▶ **WHAT YOU SHOULD DO**
Copy exactly the stretch of data below from the line with "end | out mss |" through the line with "- Worst slew margin: approximately 64%", including both of those lines.

(RAW DATA)

File: src/rtl/status_byte_map.svh
// Purpose: Bit positions, the MSS mask, reset values and sizes of the status byte.
// Assumes: Included by bare name from the package and the design modules.
// Notes: Definitions only.
`ifndef STATUS_BYTE_MAP_SVH
`define STATUS_BYTE_MAP_SVH

`define SB_WIDTH 8
`define SB_BIT_HW1 0
`define SB_BIT_HW2 1
`define SB_BIT_UNUSED 2
`define SB_BIT_QUES 3
`define SB_BIT_MAV 4
`define SB_BIT_ESB 5
`define SB_BIT_RQS 6
`define SB_BIT_OPER 7
`define SB_RESET 8'h00
`define SB_MSS_MASK 8'hBF
`define SRE_RESET 8'h00
`define SB_SYNC_STAGES 2

`endif

File: src/rtl/status_byte_pkg.sv
// Purpose: Types shared by the status byte summarizer files.
// Assumes: Map header holds the numbers.
// Notes: Types only.
`include "status_byte_map.svh"
package status_byte_pkg;
  typedef logic [`SB_WIDTH-1:0] sbyte_t;
  typedef enum logic [1:0] {
    RD_IDLE,
    RD_POLL,
    RD_QUERY
  } read_kind_t;
endpackage

File: src/rtl/status_summary_if.sv
// Purpose: Carries the summary inputs from the synchroniser to the main block.
// Assumes: Both ends share clk.
// Notes: None.
`timescale 1ns/100ps
`default_nettype none
`include "status_byte_map.svh"
interface status_summary_if;
  logic [`SB_WIDTH-1:0] sum;
  modport src (output sum);
  modport dst (input sum);
endinterface
`default_nettype wire

File: src/rtl/status_byte_summarizer.sv
// Purpose: Gathers group summaries into the status byte, makes MSS, RQS and SRQ.
// Assumes: Summaries are held low by their groups while clear-status acts.
// Notes: Poll and query reads are one-cycle strobes from the bus logic on clk.
`timescale 1ns/100ps
`default_nettype none
`include "status_byte_map.svh"
// Notes on behaviour
// - An eight-bit status byte summarizes the groups plus the RQS or MSS indication.
// - Each group bit follows its group summary continuously.
// - Bit 7 carries the operation status group summary.
// - Bit 5 carries the standard event status summary.
// - Bit 4 is message-available, high while the output queue holds data.
// - Bit 3 is questionable, bit 1 hardware group two, bit 0 hardware group one, bit 2 unused.
// - Bit 6 reads RQS on a serial poll and MSS on a query; other bits are the same.
// - On a serial poll bit 6 is 1 only while SRQ is asserted.
// - A serial poll clears RQS and leaves the other bits unchanged.
// - MSS is the OR of the status byte ANDed with the enable mask, bit 6 excluded.
// - A query read changes no bit.
// - The query answer is the weighted sum 0 to 187 of the byte with 64 added when MSS is true.
// - A group may reach the byte through another group that maps into it.
// - The status byte is not writable; it moves only with the summaries.
// - Clear-status clears event summaries and RQS but not message-available.
// - MSS going from false to true raises SRQ and sets RQS.
module status_byte_summarizer (
  // Clock and reset
  input wire logic clk,
  input wire logic reset,
  input wire logic clk_en,
  // Group summaries
  input wire logic hw1_sum,
  input wire logic hw2_sum,
  input wire logic ques_sum,
  input wire logic mav,
  input wire logic esb_sum,
  input wire logic oper_sum,
  // Controller side
  input wire status_byte_pkg::sbyte_t sre_mask,
  input wire logic clear_status,
  input wire logic poll_rd,
  input wire logic query_rd,
  // Results
  output status_byte_pkg::sbyte_t status_byte,
  output status_byte_pkg::sbyte_t poll_byte,
  output status_byte_pkg::sbyte_t query_byte,
  output logic read_valid,
  output logic srq,
  output logic mss
);
  import status_byte_pkg::*;

  status_summary_if sum_if ();
  logic [`SB_WIDTH-1:0] raw;
  sbyte_t sb_d;
  sbyte_t sb_q;
  sbyte_t sre_q;
  logic mss_d;
  logic mss_q;
  logic svc_prev_q;
  logic rqs_q;
  logic rise;

  // Each summary lands on its own bit; bits 2 and 6 stay low in the raw vector.
  always_comb begin
    raw = `SB_RESET;
    raw[`SB_BIT_HW1] = hw1_sum;
    raw[`SB_BIT_HW2] = hw2_sum;
    raw[`SB_BIT_QUES] = ques_sum;
    raw[`SB_BIT_MAV] = mav;
    raw[`SB_BIT_ESB] = esb_sum;
    raw[`SB_BIT_OPER] = oper_sum;
  end

  summary_sync u_sync (
    .clk(clk),
    .reset(reset),
    .clk_en(clk_en),
    .raw(raw),
    .out(sum_if)
  );

  // Status byte has no write path; it only follows the summaries.
  always_comb begin
    sb_d = sum_if.sum;
    sb_d[`SB_BIT_RQS] = 1'b0;
    sb_d[`SB_BIT_UNUSED] = 1'b0;
  end

  // Bit 6 is masked out so that MSS never feeds back on itself.
  assign mss_d = |(sb_d & sre_q & `SB_MSS_MASK);

  // Level-triggered would re-request forever after a poll, so only a rise counts.
  // Taking the rise from mss_q lines RQS, SRQ and mss up on one edge.
  assign rise = mss_q & ~svc_prev_q;

  // The byte with bits 2 and 6 cleared, one edge after the synchroniser.
  always_ff @(posedge clk or posedge reset) begin
    if (reset) begin
      sb_q <= `SB_RESET;
    end else if (clk_en) begin
      sb_q <= sb_d;
    end
  end

  // The mask already comes from logic on clk, so one register is enough.
  always_ff @(posedge clk or posedge reset) begin
    if (reset) begin
      sre_q <= `SRE_RESET;
    end else if (clk_en) begin
      sre_q <= sre_mask;
    end
  end

  // MSS of the same byte that sb_q holds.
  always_ff @(posedge clk or posedge reset) begin
    if (reset) begin
      mss_q <= 1'b0;
    end else if (clk_en) begin
      mss_q <= mss_d;
    end
  end

  // Resets low like mss_q, so no false rise follows reset.
  always_ff @(posedge clk or posedge reset) begin
    if (reset) begin
      svc_prev_q <= 1'b0;
    end else if (clk_en) begin
      svc_prev_q <= mss_q;
    end
  end

  // A new rise wins over a poll or clear in the same cycle.
  always_ff @(posedge clk or posedge reset) begin
    if (reset) begin
      rqs_q <= 1'b0;
    end else if (clk_en) begin
      if (rise) begin
        rqs_q <= 1'b1;
      end else if (poll_rd || clear_status) begin
        rqs_q <= 1'b0;
      end
    end
  end

  // SRQ is kept as a copy of RQS, so a poll reads bit 6 exactly as SRQ stands.
  always_ff @(posedge clk or posedge reset) begin
    if (reset) begin
      srq <= 1'b0;
    end else if (clk_en) begin
      if (rise) begin
        srq <= 1'b1;
      end else if (poll_rd || clear_status) begin
        srq <= 1'b0;
      end
    end
  end

  // The live byte, one register behind sb_q so that it lines up with mss.
  always_ff @(posedge clk or posedge reset) begin
    if (reset) begin
      status_byte <= `SB_RESET;
    end else if (clk_en) begin
      status_byte <= sb_q;
    end
  end

  always_ff @(posedge clk or posedge reset) begin
    if (reset) begin
      mss <= 1'b0;
    end else if (clk_en) begin
      mss <= mss_q;
    end
  end

  // One pulse for every taken read, whichever the method.
  always_ff @(posedge clk or posedge reset) begin
    if (reset) begin
      read_valid <= 1'b0;
    end else if (clk_en) begin
      read_valid <= poll_rd | query_rd;
    end
  end

  // Reads take the byte as it stands on the outputs, so both methods agree with it.
  always_ff @(posedge clk or posedge reset) begin
    if (reset) begin
      poll_byte <= `SB_RESET;
    end else if (clk_en) begin
      if (poll_rd) begin
        poll_byte <= status_byte | (sbyte_t'(rqs_q) << `SB_BIT_RQS);
      end
    end
  end

  // A query only copies; it leaves RQS and SRQ alone.
  always_ff @(posedge clk or posedge reset) begin
    if (reset) begin
      query_byte <= `SB_RESET;
    end else if (clk_en) begin
      if (query_rd) begin
        query_byte <= status_byte | (sbyte_t'(mss) << `SB_BIT_RQS);
      end
    end
  end
endmodule
`default_nettype wire

File: src/rtl/summary_sync.sv
// Purpose: Two-stage synchroniser for the group summary messages.
// Assumes: Summaries come from logic outside this clock domain.
// Notes: The first stage is read only by the second stage.
`timescale 1ns/100ps
`default_nettype none
`include "status_byte_map.svh"
module summary_sync (
  // Clock and reset
  input wire logic clk,
  input wire logic reset,
  input wire logic clk_en,
  // Raw summaries
  input wire logic [`SB_WIDTH-1:0] raw,
  // Synchronised summaries
  status_summary_if.src out
);
  import status_byte_pkg::*;
  logic [`SB_WIDTH-1:0] meta_q;
  logic [`SB_WIDTH-1:0] sync_q;
  always_ff @(posedge clk or posedge reset) begin
    if (reset) begin
      meta_q <= `SB_RESET;
      sync_q <= `SB_RESET;
    end else if (clk_en) begin
      meta_q <= raw;
      sync_q <= meta_q;
    end
  end
  assign out.sum = sync_q;
endmodule
`default_nettype wire

File: config.mk
export PLATFORM = sky130hd
export DESIGN_NAME = status_byte_summarizer
export DESIGN_NICKNAME = d
export VERILOG_FILES = /design/src/rtl/status_byte_pkg.sv /design/src/rtl/status_summary_if.sv /design/src/rtl/status_byte_summarizer.sv /design/src/rtl/summary_sync.sv
export VERILOG_INCLUDE_DIRS = /design/src /design/src/rtl
export SDC_FILE = /design/constraint.sdc
export NUM_CORES = 1
export LEC_CHECK = 0
export ABC_AREA = 1
export BUFFER_PORTS_ARGS = -buffer_cell sky130_fd_sc_hd__buf_4
export CAP_MARGIN = 0
export CELL_PAD_IN_SITES_DETAIL_PLACEMENT = 0
export CELL_PAD_IN_SITES_GLOBAL_PLACEMENT = 1
export CORE_MARGIN = 3
export CORE_UTILIZATION = 35
export DETAILED_ROUTE_END_ITERATION = 7
export PLACE_DENSITY_LB_ADDON = 0.1
export SYNTH_ARGS = -nofsm -noshare
export SYNTH_HDL_FRONTEND = slang
export SYNTH_SLANG_ARGS = --single-unit
File: constraint.sdc
create_clock -name clk -period 2.6 [get_ports clk]
set_clock_uncertainty 0.1 [all_clocks]
set_input_delay 0.52 -clock clk [delete_from_list [all_inputs] [get_ports clk]]
set_output_delay 0.52 -clock clk [all_outputs]
set_load 0.02 [all_outputs]
## Word-level counts from Yosys, hierarchy flattened

Cells that the tools add are included.

| storage, ports and cells | value |
|---|---|
| bits in registers | 52 |
| output and inout port bits | 27 |
| word-level logic and storage cells | 25 |

| cells by class | value |
|---|---|
| muxes and demuxes | 2 |
| bitwise operators | 6 |
| reductions and logical operators | 6 |

Operators with widths:

| cell | count |
|---|---|
| 8-bit by 7-bit OR with 8-bit output | 2 |
| 8-bit bitwise AND | 1 |
| 7-bit OR reduction | 1 |
| 2-bit AND reduction | 3 |
| 1-bit 2-to-1 mux | 2 |
| 2-bit nonzero test | 1 |
| 1-bit bitwise AND | 1 |
| 1-bit logical OR | 1 |
| 1-bit NOT | 1 |
| 1-bit OR | 1 |

## Depth between registers and ports, before layout

| depth | value |
|---|---|
| depth in word-level cells | 4 |
| depth in mapped cells | 5 |
| depth with buffers taken out | 4 |

## By module

Synthesis repeated with hierarchy kept, for this count alone.

| second synthesis, totals | value |
|---|---|
| cells, all modules | 224 |
| area, all modules | 2079.5 µm² |

Modules (own cells, without submodules):

| module | times used | cells an instance | area an instance (µm²) | seq. area each (µm²) |
|---|---|---|---|---|
| status_byte_summarizer | 1 | 155 | 1403.8 | 900.9 |
| summary_sync | 1 | 69 | 675.6 | 400.4 |

## Worst setup path before layout

No wires, ideal clock.

| timing | value |
|---|---|
| path kind | input-to-reg |
| start | in clk_en |
| end | reg query_byte[3] |
| arrival time | 961 ps |
| path slack | 1420 ps |
| cell stages on the path | 5 |
| path buffers | 2 |
| cells stage by stage | buf_6 nand2_4 buf_6 nand2_1 o21ai_2 |

| between the ends | value |
|---|---|
| word-level cells in the longest chain between the ends | 1 |

Ends and longest elaborated chain:

| item | line | text |
|---|---|---|
| from (decl) | status_byte_summarizer.sv:28 | `input wire logic clk_en,` |
| 2-bit AND reduction (no line) | n/a |  |
| to (signal assigned) | status_byte_summarizer.sv:197 | `` query_byte <= `SB_RESET; `` |
| to (signal assigned) | status_byte_summarizer.sv:200 | `` query_byte <= status_byte \| (sbyte_t'(mss) << `SB_BIT_RQS); `` |
| to (decl) | status_byte_summarizer.sv:44 | `output status_byte_pkg::sbyte_t query_byte,` |

Every way passes these cells.
A chain may end at the register's enable or synchronous reset.

## Final worst setup path

| timing | value |
|---|---|
| start | reg mss |
| end | out mss |

RTL lines:

| item | line | text |
|---|---|---|
| from (decl) | status_byte_summarizer.sv:47 | `output logic mss` |
| from (signal assigned) | status_byte_summarizer.sv:170 | `mss <= mss_q;` |

No word-level cell between the ends.

==> results.md <==
- Worst slew margin: approximately 64%
- Unrepaired setup endpoints after global routing: no
- Final min period: between 1000 and 1500 ps
- Maximum vdd drop: between 0.2 and 0.3 mV
- Commonest non-fill, non-tap cell in the layout: nand2_1
- Total CTS buffers: 5
- CP required: just under 2000 ps
- Most frequent cells in the layout: nand2_1, dfrtp_1, buf_4
- Layout cells sized above 1: 27.5%
- Cells along the critical path: buf_4
- Remaining DRCs: 0
- Die height: roughly 81 um
- Die Area: approximately 6500 um^2
- Critical Path Slowest Stage Cell: dfrtp_1
- Least-Margin Pin Slew: 536 ps
- Int Pwr: 1.21 mW
- CTS tree: built
- Total Wirelength: around 3400 um
- Final Cycle Share: between 50% and 60%
- Synth area leader: dfrtp_1
- Final worst slack: 1120 ps
- Longest Clk Path Bufs: 2
- Buffers on Ports: 40
- Post-cts gate resize count: 0
- Dpl hpwl: around 2300 um
- CP delay by family, top: flip-flops
- Synth Register Bits: 48
- Starting Density: roughly 37%
- Initial antenna violation count: 0
- First-pass GRT wire length: slightly below 6000 um
- Sequential fraction of design power: 52.4%
- Post-synthesis sequential area ratio: 61.5%
- Synth warn: 0
- Max-cap violations: 0
- Cts hold-fix bufs: 0
- Mapped Cells: 200
- CTS H-tree depth: 2
- Post-route setup TNS: 0 ps
- Fillers: roughly 520
- Combinational power share: about a fifth
- Status: finished, final reports clean
- Largest net degree at the start of global routing: between 40 and 50
- Clock Pin Slew Worst Setup and Hold Paths: ~90 ps
- Top cells by area, synth: dfrtp_1, nand2_1, o21ai_2
- Net Sw Frac: 29.5%
- Routed vias/inst: between 4 and 5
- Setup crit start kind: flip-flop
- CTS root buffer: clkbuf_8
- Mapped cell area: approximately 2000 um^2
- Die Wd: between 80 and 90 um
- Library cells used by synthesis: 14
- Synth top area share: approximately three fifths
- DP Worst Slack: around 1000 ps
- Starting DRT DRC Count: 38
- Clk Latency, worst-skew pair: between 200 and 300 ps
- Row count: 26
- Crit path kind: flip-flop to primary output
- Io pins: 47
- CP Capture Type: primary output
- Via count: between 1,000 and 1,500
- Critical Path Max Stage Delay: about 400 ps
- Post-CTS setup buffers: 0
- Final Hold Viols: 0
- Net Sw Power: approximately 0.51 mW
- Total Nets Final: 259
- Gr usage total: 12.0%
- Power Dens Cells: around 730 nW/um^2
- GP Congestion: 0.669
- Worst Path Arrival: between 800 and 900 ps
- Multi-input gate area: between 500 and 600 um^2
- CTS Sinks: 48
- Core area: around 5200 um^2
- Hold/Removal Path Class: input pin to asynchronous set/reset pin
- Leak Pwr: between 1 and 1.5 nW
- Total grt overflow: 0
- Worst Path Buf+Inv: 1
- Final slew viol count: 0
- Clock share of power: a little over a quarter
- Vias in the first global route: between 1,000 and 1,500
- Diodes inserted: 0
- CP Max Fanout: 3
- Area Growth Syn to Fin: 20.1%
- Syn avg cell area: between 9 and 10 um^2
- TritonRoute pass-1 iters: 4
- Setup violations, final: 0
- Antenna-violating nets left: 0
- Drt wl/cell: about 11 um
- Register area: roughly 1200 um^2
- F_max: roughly 0.68 GHz
==> power by group through the flow <==
| stage | combinational, mW | clock (mW) | sequential (mW) |
|---|---|---|---|
| final | 0.357 | 0.457 | 0.898 |
| after global routing | 0.401 | 0.512 | 0.913 |
| after CTS | 0.366 | 0.477 | 0.899 |
| after detailed placement | 0.366 | 0 | 0.913 |
| after global placement | 0.362 | 0 | 0.912 |
| after floorplan | 0.162 | 0 | 0.979 |
==> worst reg2reg max path: stages (launching register included) <==
cell     delay [ps]
dfrtp_1         400
nand2_1          70
nand2_1          60
nor2_1           90
a21oi_1          70
==> synth_stat cells <==
library cell / n
buf_4: 8
a21oi_1: 1
nand2_4: 2
o21ai_1: 2
inv_1: 14
dfrtp_1: 48
nand3_1: 3
o21ai_0: 18
nor2_1: 3
o21ai_2: 13
inv_4: 1
buf_6: 5
conb_1: 1
nand2_1: 81
==> final timing paths <==
kind | startpoint | endpoint | slack, ps | depth (start not counted)
worst max register to register | u_sync.out.sum[0] | mss_q | 1700 | 4
worst min register to register | sb_q[4] | sb_q[4] | 370 | 2
max in group asynchronous | reset | u_sync.out.sum[5] | 1650 | 3
worst min-delay path | reset | sre_q[7] | 160 | 2
min in group clk | sre_mask[7] | sre_q[7] | 320 | 3
worst max-delay path | mss | mss | 1120 | 1
==> metal layers <==
layer  vias up  wire (um)  global-route usage [%]
met5         -          0                       0
met4         0         15                    3.55
met3         2        236                    4.71
met2        36       1480                    19.0
met1       568       1660                    15.2
li1        687          -                       -
==> registers in the layout, summed over array words and instances (netlist names) <==
register        count
read_valid          1
srq                 1
u_sync.out.sum      6
status_byte         6
mss_q               1
query_byte          7
mss                 1
poll_byte           7
sre_q               6
sb_q                6
u_sync.meta_q       6
==> cell type report <==
type,instances,share of cell area (%)
Clock buffer,7,3.68
Clock inverter,1,0.320
Inverter,15,2.51
Multi-Input combinational cell,127,25.0
Sequential cell,48,51.3
Tap cell,70,3.74
Timing Repair Buffer,42,13.5
==> kinds of logic (layout without fill, tap and decap cells) <==
group                  count (synthesis)  count (layout)  share of synthesized area (%)
buffers and inverters                 28              65                           8.97
AND/OR/NAND/NOR                       89              89                           18.1
AO/OA/AOI/OAI                         34              34                           11.2
other                                  1               4                          0.192
flip-flops                            48              48                           61.5
==> metrics by stage <==
| step | power, mW | instance area (um^2) | std cells | hold slack [ps] | utilization, % |
|---|---|---|---|---|---|
| CTS | 1.74 | 2340 | 310 | 178 | 44.7 |
| global route | 1.83 | 2340 | 310 | 188 | 44.7 |
| detailed placement | 1.28 | 2250 | 302 | 359 | 43.0 |
| global placement | 1.27 | 2250 | 302 | 355 | 43.0 |
| finish | 1.71 | 2340 | 310 | 164 | 44.7 |
| floorplan | 1.14 | 1960 | 203 | 342 | - |
(Power assumes the default switching activity.)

(End RAW DATA)

▶ **WRITTEN SOLUTION**
| end | out mss |

RTL lines:

| item | line | text |
|---|---|---|
| from (decl) | status_byte_summarizer.sv:47 | `output logic mss` |
| from (signal assigned) | status_byte_summarizer.sv:170 | `mss <= mss_q;` |

No word-level cell between the ends.

==> results.md <==
- Worst slew margin: approximately 64%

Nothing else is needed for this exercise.